MOVIMENTO DA ANTIPSICOCRACIA

Por Jacob Bettoni | 23/06/2009 | Direito

Pela abolição dos psicotécnicos

Jacob Bettoni

Os psicotécnicos para motorista começaram a ser aplicados, no Brasil, em 1966, depois de ampla propaganda argumentando que países desenvolvidos diminuíram os acidentes ao adotá-los. A verdade, porém, é que nesses países os acidentes baixaram com treinamento, educação, manutenção, sinalização viária, veículos melhores, motoristas sem sobrecarga de horários. No lugar da psicotécnica, ergonomia.

Testes que utilizam desenhos não são coisa moderna, mas superstições medievais sobreviventes na nossa cultura.
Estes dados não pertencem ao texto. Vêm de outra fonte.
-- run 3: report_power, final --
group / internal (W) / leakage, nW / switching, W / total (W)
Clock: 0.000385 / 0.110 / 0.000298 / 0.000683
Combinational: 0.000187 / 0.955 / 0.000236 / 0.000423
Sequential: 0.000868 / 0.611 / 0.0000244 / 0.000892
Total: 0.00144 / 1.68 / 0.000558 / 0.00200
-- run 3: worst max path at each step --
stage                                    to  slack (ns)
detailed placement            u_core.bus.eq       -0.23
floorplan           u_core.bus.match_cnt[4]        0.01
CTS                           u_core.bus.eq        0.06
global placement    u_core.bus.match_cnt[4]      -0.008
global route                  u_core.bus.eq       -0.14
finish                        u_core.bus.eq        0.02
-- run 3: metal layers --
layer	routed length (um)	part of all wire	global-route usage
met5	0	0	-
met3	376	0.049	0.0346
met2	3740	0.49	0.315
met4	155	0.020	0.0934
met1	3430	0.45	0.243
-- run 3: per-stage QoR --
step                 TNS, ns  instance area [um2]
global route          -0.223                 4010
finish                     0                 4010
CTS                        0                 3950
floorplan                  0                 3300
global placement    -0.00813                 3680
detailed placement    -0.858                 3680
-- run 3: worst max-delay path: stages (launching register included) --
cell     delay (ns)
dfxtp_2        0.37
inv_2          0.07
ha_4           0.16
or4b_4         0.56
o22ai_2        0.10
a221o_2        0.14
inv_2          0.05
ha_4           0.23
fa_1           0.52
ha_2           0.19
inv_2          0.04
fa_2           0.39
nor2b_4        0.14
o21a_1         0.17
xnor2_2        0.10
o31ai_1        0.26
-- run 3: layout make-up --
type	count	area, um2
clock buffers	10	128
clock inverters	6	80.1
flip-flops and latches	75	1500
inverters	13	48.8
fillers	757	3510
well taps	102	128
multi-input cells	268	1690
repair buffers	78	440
[src/flat_wrapper.sv]
// flat-port wrapper written by rule: the top's interface ports become plain ports
module rv_fetch_unit_flat 
#(
   parameter int              PC_W     = 9,
   parameter int              INS_W    = 32,
   parameter int              FQ_DEPTH = 4,
   parameter logic [PC_W-1:0] RESET_PC = '0
)
  (clk, reset, bus_imem_req, bus_imem_addr, bus_id_valid, bus_id_pc, bus_id_instr, bus_fq_count, bus_imem_rdata, bus_redirect_valid, bus_redirect_pc, bus_id_ready);
  rv_fetch_unit_if #(.PC_W(PC_W), .INS_W(INS_W), .FQ_DEPTH(FQ_DEPTH)) bus_i ();
  input  logic clk;
  input  logic reset;
  output wire logic [$bits(bus_i.imem_req)-1:0] bus_imem_req;
  output wire logic [$bits(bus_i.imem_addr)-1:0] bus_imem_addr;
  output wire logic [$bits(bus_i.id_valid)-1:0] bus_id_valid;
  output wire logic [$bits(bus_i.id_pc)-1:0] bus_id_pc;
  output wire logic [$bits(bus_i.id_instr)-1:0] bus_id_instr;
  output wire logic [$bits(bus_i.fq_count)-1:0] bus_fq_count;
  input wire logic [$bits(bus_i.imem_rdata)-1:0] bus_imem_rdata;
  input wire logic [$bits(bus_i.redirect_valid)-1:0] bus_redirect_valid;
  input wire logic [$bits(bus_i.redirect_pc)-1:0] bus_redirect_pc;
  input wire logic [$bits(bus_i.id_ready)-1:0] bus_id_ready;
  assign bus_imem_req = bus_i.imem_req;
  assign bus_imem_addr = bus_i.imem_addr;
  assign bus_id_valid = bus_i.id_valid;
  assign bus_id_pc = bus_i.id_pc;
  assign bus_id_instr = bus_i.id_instr;
  assign bus_fq_count = bus_i.fq_count;
  assign bus_i.imem_rdata = bus_imem_rdata;
  assign bus_i.redirect_valid = bus_redirect_valid;
  assign bus_i.redirect_pc = bus_redirect_pc;
  assign bus_i.id_ready = bus_id_ready;
  rv_fetch_unit #(.PC_W(PC_W), .INS_W(INS_W), .FQ_DEPTH(FQ_DEPTH), .RESET_PC(RESET_PC)) u_core (.clk(clk), .reset(reset), .bus(bus_i));
endmodule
Antes da descoberta do Brasil, o "Manual de Caça às Bruxas" lançou a crença de que esses testes evitavam desde secas até chuvas de granizo. As pessoas reprovadas eram consideradas bruxas e queimadas vivas. Para Szasz: "a semelhança fundamental entre os psicodiagnósticos da bruxaria e os de hoje é que nos dois existe burla contra a vítima e mentira ao público".

Em ciência, uma teoria só é válida se confirmada e falsa se for refutada empiricamente. Os números do Contran falam por si. Os testes não reduziram a escalada de aumento de acidentes. A proporção tem sido sempre superior ao aumento do número de veículos.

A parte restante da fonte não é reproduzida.